True Golf Classics: Wicked 18 is a golfing video game originally released in 1993 for the Super NES. A version was later released for the  3DO Interactive Multiplayer and the Mega Drive. The game takes place on a very difficult otherworldly golf course. It is part of T&E Soft's True Golf Classics series, but unlike other games in the series which portray actual golf courses such as Pebble Beach and Waialae Country Club, Wicked 18 portrays an entirely fictitious golf course.

Gameplay

The object is to guide the golf ball through nearly impossible obstacles (lava, statues, extremely steep hills and mountains, omnipresent water hazards, huge sand traps, floating chunks of earth, gorges, cement) as the player tries to score as low as possible in order to win the day.
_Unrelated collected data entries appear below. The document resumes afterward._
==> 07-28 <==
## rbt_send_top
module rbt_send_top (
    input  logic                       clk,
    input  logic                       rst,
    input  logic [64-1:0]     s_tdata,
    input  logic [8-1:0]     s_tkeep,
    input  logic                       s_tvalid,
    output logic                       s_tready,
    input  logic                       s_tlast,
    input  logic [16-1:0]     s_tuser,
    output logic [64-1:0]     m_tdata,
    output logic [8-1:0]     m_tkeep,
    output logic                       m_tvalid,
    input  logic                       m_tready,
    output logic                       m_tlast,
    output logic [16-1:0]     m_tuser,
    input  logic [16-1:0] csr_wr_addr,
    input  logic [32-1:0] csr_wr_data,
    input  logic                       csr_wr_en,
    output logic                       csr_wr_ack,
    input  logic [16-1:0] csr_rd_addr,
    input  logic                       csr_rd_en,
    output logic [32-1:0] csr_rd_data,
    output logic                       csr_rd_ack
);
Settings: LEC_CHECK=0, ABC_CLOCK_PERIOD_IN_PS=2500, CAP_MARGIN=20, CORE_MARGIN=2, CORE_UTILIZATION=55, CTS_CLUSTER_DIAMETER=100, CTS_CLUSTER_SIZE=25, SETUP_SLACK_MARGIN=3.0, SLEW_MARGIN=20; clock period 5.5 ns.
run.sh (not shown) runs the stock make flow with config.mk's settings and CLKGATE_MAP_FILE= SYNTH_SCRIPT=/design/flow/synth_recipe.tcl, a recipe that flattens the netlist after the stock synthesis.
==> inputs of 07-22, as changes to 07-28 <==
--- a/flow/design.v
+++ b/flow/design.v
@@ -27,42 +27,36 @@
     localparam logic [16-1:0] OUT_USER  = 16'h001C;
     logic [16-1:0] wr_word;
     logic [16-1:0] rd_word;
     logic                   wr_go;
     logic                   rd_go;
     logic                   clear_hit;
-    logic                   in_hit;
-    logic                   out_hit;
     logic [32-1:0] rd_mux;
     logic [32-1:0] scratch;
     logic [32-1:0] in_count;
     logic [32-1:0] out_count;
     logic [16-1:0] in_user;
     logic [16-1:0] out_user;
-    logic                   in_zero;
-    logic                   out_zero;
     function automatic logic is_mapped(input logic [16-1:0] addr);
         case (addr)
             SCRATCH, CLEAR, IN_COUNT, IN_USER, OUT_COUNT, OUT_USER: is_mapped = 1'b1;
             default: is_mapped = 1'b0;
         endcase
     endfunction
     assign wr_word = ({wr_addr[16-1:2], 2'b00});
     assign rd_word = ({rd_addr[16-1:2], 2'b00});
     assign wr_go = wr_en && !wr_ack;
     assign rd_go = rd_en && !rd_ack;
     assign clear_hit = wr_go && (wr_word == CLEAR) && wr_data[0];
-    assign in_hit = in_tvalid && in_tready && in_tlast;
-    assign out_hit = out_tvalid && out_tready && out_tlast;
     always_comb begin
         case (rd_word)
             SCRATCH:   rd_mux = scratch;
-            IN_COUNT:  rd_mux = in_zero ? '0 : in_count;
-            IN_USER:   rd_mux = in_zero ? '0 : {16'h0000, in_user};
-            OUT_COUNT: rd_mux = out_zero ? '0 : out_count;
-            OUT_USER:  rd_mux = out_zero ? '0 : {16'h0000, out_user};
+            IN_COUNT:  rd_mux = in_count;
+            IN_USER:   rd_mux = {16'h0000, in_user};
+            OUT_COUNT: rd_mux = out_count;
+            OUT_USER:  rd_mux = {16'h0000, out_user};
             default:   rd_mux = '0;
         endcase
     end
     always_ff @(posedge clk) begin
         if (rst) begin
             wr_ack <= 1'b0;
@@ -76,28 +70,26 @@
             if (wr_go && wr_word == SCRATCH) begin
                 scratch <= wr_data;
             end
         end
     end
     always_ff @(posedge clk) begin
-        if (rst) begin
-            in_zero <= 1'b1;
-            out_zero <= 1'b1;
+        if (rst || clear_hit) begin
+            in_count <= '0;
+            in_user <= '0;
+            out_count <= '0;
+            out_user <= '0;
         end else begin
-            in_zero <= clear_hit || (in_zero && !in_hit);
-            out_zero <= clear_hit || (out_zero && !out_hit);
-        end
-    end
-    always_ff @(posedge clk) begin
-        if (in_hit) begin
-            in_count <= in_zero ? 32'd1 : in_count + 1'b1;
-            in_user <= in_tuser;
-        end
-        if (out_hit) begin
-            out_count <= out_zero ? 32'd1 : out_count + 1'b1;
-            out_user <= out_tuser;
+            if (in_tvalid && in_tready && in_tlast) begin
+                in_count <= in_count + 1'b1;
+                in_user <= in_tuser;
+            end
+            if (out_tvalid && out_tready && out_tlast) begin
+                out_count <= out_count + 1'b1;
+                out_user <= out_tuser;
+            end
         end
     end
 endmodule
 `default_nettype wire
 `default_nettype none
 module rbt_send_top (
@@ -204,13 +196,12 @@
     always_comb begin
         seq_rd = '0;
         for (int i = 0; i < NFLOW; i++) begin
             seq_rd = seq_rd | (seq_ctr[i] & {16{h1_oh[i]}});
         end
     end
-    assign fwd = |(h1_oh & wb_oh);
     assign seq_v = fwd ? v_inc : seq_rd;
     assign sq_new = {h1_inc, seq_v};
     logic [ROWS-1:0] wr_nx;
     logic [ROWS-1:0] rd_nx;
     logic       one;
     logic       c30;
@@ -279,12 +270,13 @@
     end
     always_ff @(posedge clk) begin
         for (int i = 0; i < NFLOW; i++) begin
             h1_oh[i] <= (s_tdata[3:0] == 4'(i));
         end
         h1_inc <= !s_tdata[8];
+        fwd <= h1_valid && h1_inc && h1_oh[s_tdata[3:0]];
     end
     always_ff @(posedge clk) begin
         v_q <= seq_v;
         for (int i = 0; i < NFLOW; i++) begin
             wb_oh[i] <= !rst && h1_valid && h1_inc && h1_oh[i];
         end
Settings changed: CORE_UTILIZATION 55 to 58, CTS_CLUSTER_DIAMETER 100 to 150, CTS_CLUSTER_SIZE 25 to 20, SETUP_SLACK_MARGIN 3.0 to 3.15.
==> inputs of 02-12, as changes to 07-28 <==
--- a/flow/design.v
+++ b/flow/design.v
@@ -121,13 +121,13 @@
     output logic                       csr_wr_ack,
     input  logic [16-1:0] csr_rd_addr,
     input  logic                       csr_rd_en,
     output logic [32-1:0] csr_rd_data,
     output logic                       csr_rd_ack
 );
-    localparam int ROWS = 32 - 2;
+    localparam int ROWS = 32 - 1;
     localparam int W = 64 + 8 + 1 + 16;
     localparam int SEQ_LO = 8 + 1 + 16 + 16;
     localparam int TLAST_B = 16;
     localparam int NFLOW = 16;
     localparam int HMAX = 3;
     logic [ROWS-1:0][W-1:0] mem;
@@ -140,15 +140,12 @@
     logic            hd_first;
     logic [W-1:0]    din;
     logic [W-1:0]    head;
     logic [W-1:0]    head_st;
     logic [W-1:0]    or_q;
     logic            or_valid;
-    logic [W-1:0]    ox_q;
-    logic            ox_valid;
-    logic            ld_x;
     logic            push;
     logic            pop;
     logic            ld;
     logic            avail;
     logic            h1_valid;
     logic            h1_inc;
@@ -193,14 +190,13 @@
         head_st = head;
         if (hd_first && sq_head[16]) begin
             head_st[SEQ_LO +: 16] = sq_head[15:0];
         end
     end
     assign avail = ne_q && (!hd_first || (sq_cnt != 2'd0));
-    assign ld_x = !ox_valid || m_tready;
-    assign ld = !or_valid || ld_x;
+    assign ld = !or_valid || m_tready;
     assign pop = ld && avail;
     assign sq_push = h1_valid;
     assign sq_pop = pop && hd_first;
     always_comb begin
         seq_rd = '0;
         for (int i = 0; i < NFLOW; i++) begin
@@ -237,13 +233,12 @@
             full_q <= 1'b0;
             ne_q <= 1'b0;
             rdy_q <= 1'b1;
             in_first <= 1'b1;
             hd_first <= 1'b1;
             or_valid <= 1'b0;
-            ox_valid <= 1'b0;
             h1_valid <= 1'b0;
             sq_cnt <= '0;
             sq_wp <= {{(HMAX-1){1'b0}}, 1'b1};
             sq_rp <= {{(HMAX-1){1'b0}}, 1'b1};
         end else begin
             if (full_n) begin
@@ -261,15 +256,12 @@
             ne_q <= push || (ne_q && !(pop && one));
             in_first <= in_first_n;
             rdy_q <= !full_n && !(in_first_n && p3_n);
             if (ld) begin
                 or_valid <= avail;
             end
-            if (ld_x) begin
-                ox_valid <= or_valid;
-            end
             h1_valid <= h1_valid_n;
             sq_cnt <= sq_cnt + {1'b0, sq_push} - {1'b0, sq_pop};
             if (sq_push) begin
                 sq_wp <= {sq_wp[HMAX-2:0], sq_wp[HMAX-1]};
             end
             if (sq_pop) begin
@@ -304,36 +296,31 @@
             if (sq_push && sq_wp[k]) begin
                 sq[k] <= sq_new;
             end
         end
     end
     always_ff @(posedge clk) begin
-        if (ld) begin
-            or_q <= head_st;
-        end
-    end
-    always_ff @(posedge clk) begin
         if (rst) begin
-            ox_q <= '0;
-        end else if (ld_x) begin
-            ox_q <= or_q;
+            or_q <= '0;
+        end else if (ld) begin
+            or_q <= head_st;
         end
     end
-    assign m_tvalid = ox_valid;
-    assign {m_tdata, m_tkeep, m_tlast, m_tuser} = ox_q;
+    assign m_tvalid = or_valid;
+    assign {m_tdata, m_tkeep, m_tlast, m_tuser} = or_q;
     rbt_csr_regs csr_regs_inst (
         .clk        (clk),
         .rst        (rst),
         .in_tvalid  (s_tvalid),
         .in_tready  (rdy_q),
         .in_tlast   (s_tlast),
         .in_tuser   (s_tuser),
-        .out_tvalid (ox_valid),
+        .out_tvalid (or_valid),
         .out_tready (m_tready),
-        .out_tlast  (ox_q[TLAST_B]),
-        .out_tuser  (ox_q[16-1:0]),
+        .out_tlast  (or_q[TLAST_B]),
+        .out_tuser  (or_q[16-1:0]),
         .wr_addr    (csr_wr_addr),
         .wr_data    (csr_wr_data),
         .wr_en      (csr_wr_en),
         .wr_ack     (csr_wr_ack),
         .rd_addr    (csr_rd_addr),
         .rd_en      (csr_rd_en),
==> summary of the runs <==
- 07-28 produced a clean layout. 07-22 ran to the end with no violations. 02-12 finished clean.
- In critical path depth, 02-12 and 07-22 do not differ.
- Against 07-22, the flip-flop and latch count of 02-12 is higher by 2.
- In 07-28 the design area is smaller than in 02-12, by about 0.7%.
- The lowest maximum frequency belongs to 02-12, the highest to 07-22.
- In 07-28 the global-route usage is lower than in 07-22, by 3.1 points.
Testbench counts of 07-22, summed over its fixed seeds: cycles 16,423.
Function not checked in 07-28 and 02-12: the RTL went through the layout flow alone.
Using the caddie, it is possible to scan the situation before hitting the ball with an analyzer. The bunkers are extremely treacherous, there is lava as well as water hazards, and 'out of bounds' can be in the middle of the hole. The "out of bounds" area could either be a platform game-style pit, an extended area of sand, or simply an unplayable rift. The game offers stroke play, match play, or tournament play.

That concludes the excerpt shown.